To what degree have requirements for typefaces changed in recent years?
Akira Kobayashi: I can best explain by taking Tazugane as an example. The very idea of a ?Japanese typeface to complement Frutiger would have been a non-starter ten years ago when I was managing the Neue Frutiger project with Adrian Frutiger. When I joined Linotype as Type Director in 2001, there was barely any demand for my knowledge of Japanese lettering design. But now I am incorp?orating many East Asian characters. I have to say that the trend has reversed dramatically over the past ten years, much faster than I expected.
Tazugane was really a bolt from the blue – but might that be one of the primary functions of typographers in future – combining alphabets from various cultural heritages together in one font?

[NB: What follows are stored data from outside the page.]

===== src/rtl/conv_pkg.sv =====
// Shared widths and the wrap/saturate adder for the convolution MAC datapath.
package conv_pkg;

  localparam int INW_DEF  = 8;
  localparam int OUTW_DEF = 24;
  // Working width of sat_add; OUTW must leave two bits of headroom so a+b cannot overflow.
  localparam int MAXW     = 64;

  // a and b are sign-extended OUTW-bit values; the result is the OUTW-bit sum, sign-extended to MAXW.
  function automatic logic signed [MAXW-1:0] sat_add(
    input logic signed [MAXW-1:0] a,
    input logic signed [MAXW-1:0] b,
    input logic                   sat,
    input int                     outw
  );
    logic signed [MAXW-1:0] one;
    logic signed [MAXW-1:0] sum;
    logic signed [MAXW-1:0] hi;
    logic signed [MAXW-1:0] lo;
    logic signed [MAXW-1:0] res;
    one = {{(MAXW-1){1'b0}}, 1'b1};
    sum = a + b;
    hi  = (one <<< (outw - 1)) - one;
    lo  = ~hi;
    if (sat) begin
      if (sum > hi) begin
        res = hi;
      end else if (sum < lo) begin
        res = lo;
      end else begin
        res = sum;
      end
    end else begin
      res = (sum <<< (MAXW - outw)) >>> (MAXW - outw);
    end
    return res;
  endfunction

endpackage


===== src/rtl/conv_mac_stage_mac_accum.sv =====
// Stage-2 window accumulator: adds the registered product into acc, wrapping or saturating.
module mac_accum
  import conv_pkg::*;
#(
  parameter int INW  = INW_DEF,
  parameter int OUTW = OUTW_DEF,
  parameter int SAT  = 0
) (
  input  logic              clk,
  input  logic              reset,
  input  logic              en_acc,
  input  logic              s1_last,
  input  logic [2*INW-1:0]  s1_prod,
  output logic [OUTW-1:0]   acc_next
);

  logic [OUTW-1:0]        acc_q;
  logic [OUTW-1:0]        acc_d;
  logic signed [MAXW-1:0] sum_w;

  always_comb begin
    sum_w    = sat_add(MAXW'($signed(acc_q)), MAXW'($signed(s1_prod)), SAT != 0, OUTW);
    acc_next = sum_w[OUTW-1:0];
    acc_d    = acc_q;
    // A closing pair hands its sum to the output register and restarts the window at zero.
    if (en_acc) begin
      acc_d = s1_last ? '0 : acc_next;
    end
  end

  always_ff @(posedge clk) begin
    if (reset) begin
      acc_q <= '0;
    end else begin
      acc_q <= acc_d;
    end
  end

endmodule
### src/rtl/output_unit_fifo.sv
// Buffered CU output unit: 4-phase out_req/out_ack push side, FWFT valid/ready drain side.
// Optional OUT_STATS_EN enables the stat_count / stat_stall counters (tied to 0 otherwise).
module output_unit_fifo #(
    parameter int DW    = 16,
    parameter int DEPTH = 4,
    parameter int AW    = $clog2(DEPTH)
) (
    input  logic          clk,
    input  logic          rst_b,
    input  logic          out_req,
    input  logic [DW-1:0] out_data,
    input  logic [1:0]    out_fmt,
    output logic          out_ack,
    output logic          dev_valid,
    output logic [DW-1:0] dev_data,
    output logic [1:0]    dev_fmt,
    input  logic          dev_ready,
    output logic [AW:0]   fifo_level,
    output logic          full,
    output logic          empty,
    output logic [31:0]   stat_count,
    output logic [15:0]   stat_stall
);

    typedef enum logic {
        IDLE = 1'b0,
        ACK  = 1'b1
    } cu_state_t;

    cu_state_t state_reg;
    cu_state_t state_next;

    logic [DW+1:0] mem [DEPTH];
    logic [AW-1:0] wr_ptr_reg;
    logic [AW-1:0] rd_ptr_reg;
    logic [AW:0]   level_reg;
    logic [DW+1:0] head;
    logic          push;
    logic          pop;

    assign full       = (level_reg == (AW+1)'(DEPTH));
    assign empty      = (level_reg == '0);
    assign fifo_level = level_reg;
    assign out_ack    = (state_reg == ACK);

    assign head      = mem[rd_ptr_reg];
    assign dev_valid = !empty;
    assign dev_data  = head[DW+1:2];
    assign dev_fmt   = head[1:0];

    // Push is gated by the pre-edge full flag, so a simultaneous pop cannot unblock it.
    assign pop = dev_valid && dev_ready;

    always_comb begin
        state_next = state_reg;
        push       = 1'b0;
        case (state_reg)
            IDLE: begin
                if (out_req && !full) begin
                    push       = 1'b1;
                    state_next = ACK;
                end
            end
            ACK: begin
                if (!out_req) begin
                    state_next = IDLE;
                end
            end
            default: state_next = IDLE;
        endcase
    end

    always_ff @(posedge clk or negedge rst_b) begin
        if (!rst_b) begin
            state_reg <= IDLE;
        end else begin
            state_reg <= state_next;
        end
    end

    // Storage is left unreset; the pointers alone define which entries are live.
    always_ff @(posedge clk) begin
        if (push) begin
            mem[wr_ptr_reg] <= {out_data, out_fmt};
        end
    end

    always_ff @(posedge clk or negedge rst_b) begin
        if (!rst_b) begin
            wr_ptr_reg <= '0;
            rd_ptr_reg <= '0;
            level_reg  <= '0;
        end else begin
            if (push) begin
                wr_ptr_reg <= wr_ptr_reg + AW'(1);
            end
            if (pop) begin
                rd_ptr_reg <= rd_ptr_reg + AW'(1);
            end
            case ({push, pop})
                2'b10:   level_reg <= level_reg + (AW+1)'(1);
                2'b01:   level_reg <= level_reg - (AW+1)'(1);
                default: level_reg <= level_reg;
            endcase
        end
    end

`ifdef OUT_STATS_EN
    logic [31:0] stat_count_reg;
    logic [15:0] stat_stall_reg;
    logic        stall;

    assign stall = (state_reg == IDLE) && out_req && full;

    always_ff @(posedge clk or negedge rst_b) begin
        if (!rst_b) begin
            stat_count_reg <= '0;
            stat_stall_reg <= '0;
        end else begin
            if (pop) begin
                stat_count_reg <= stat_count_reg + 32'd1;
            end
            if (stall && (stat_stall_reg != 16'hFFFF)) begin
                stat_stall_reg <= stat_stall_reg + 16'd1;
            end
        end
    end

    assign stat_count = stat_count_reg;
    assign stat_stall = stat_stall_reg;
`else
    assign stat_count = '0;
    assign stat_stall = '0;
`endif

`ifndef SYNTHESIS
    // Console echo of every popped word in its requested format.
    always @(posedge clk) begin
        if (rst_b && pop) begin
            case (dev_fmt)
                2'd0:    $display("[OUTPUT_UNIT] OUT> %0d", dev_data);
                2'd1:    $display("[OUTPUT_UNIT] OUT> %0d", $signed(dev_data));
                2'd2:    $display("[OUTPUT_UNIT] OUT> 0x%h", dev_data);
                default: $display("[OUTPUT_UNIT] OUT> 0b%b", dev_data);
            endcase
        end
    end
`endif

endmodule
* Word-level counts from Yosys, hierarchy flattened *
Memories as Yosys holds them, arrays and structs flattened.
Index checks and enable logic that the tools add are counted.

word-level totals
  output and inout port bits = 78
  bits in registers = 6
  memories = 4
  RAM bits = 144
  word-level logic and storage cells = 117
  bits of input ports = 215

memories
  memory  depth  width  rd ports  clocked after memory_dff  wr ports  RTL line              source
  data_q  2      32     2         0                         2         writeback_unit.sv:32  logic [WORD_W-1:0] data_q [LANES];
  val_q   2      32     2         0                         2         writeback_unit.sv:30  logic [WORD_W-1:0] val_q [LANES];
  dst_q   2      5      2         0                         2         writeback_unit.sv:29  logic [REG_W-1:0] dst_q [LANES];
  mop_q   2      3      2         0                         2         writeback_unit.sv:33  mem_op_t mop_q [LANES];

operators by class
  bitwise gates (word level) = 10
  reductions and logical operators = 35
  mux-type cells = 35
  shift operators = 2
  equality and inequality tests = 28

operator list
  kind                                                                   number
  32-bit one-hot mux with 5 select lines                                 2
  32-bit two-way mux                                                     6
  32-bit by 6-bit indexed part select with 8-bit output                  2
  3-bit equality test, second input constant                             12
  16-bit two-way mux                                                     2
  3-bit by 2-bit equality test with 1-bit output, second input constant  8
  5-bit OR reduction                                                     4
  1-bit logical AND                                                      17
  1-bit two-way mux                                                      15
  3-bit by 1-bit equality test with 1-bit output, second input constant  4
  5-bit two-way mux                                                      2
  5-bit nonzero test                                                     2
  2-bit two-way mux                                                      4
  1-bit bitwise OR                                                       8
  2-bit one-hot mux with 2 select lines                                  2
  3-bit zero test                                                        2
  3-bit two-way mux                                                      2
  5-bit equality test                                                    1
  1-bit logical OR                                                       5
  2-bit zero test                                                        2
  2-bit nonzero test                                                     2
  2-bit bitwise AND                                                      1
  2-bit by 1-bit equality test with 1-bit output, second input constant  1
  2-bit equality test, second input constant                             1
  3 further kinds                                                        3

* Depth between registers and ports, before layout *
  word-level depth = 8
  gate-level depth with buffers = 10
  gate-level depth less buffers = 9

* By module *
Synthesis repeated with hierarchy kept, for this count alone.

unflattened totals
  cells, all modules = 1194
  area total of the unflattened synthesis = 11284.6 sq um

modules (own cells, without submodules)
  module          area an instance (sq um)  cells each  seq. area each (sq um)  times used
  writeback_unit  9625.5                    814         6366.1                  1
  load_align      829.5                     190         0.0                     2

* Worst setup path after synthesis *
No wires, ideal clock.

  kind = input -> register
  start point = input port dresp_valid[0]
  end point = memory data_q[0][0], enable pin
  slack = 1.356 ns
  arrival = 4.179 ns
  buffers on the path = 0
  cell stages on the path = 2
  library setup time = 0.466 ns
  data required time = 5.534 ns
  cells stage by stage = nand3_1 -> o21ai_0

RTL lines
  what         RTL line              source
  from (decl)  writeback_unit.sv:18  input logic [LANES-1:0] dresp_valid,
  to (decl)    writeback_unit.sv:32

Akira Kobayashi: Nowadays it is no longer particularly special for a Latin typeface to incorp?orate Cyrillic or Greek letters. For large companies or for certain brands, it is very important today to support several languages in a unified voice, »voice« being understood to be, of course, not the audible but the visible voice.
Our strength at Monotype is certainly our international network of designers, which enables us to depict both western and Asiatic language characters. In future it will become even more important to send information on European brands to Asian countries. I love the idea of information communicated by Latin alphabets and Asian characters juxtaposed in perfect harmony, so that is my aim. We have invested four years developing complementary Chinese (M XiangHe Hei, 2018), Japanese (Tazugane Gothic, 2017) and Korean (Seol Sans, 2018) fonts for Neue Frutiger. A few weeks ago, our Japanese typeface Tazugane Gothic won the 2018 Good Design Award in Japan. I believe that our East/West collaboration is opening up a new era.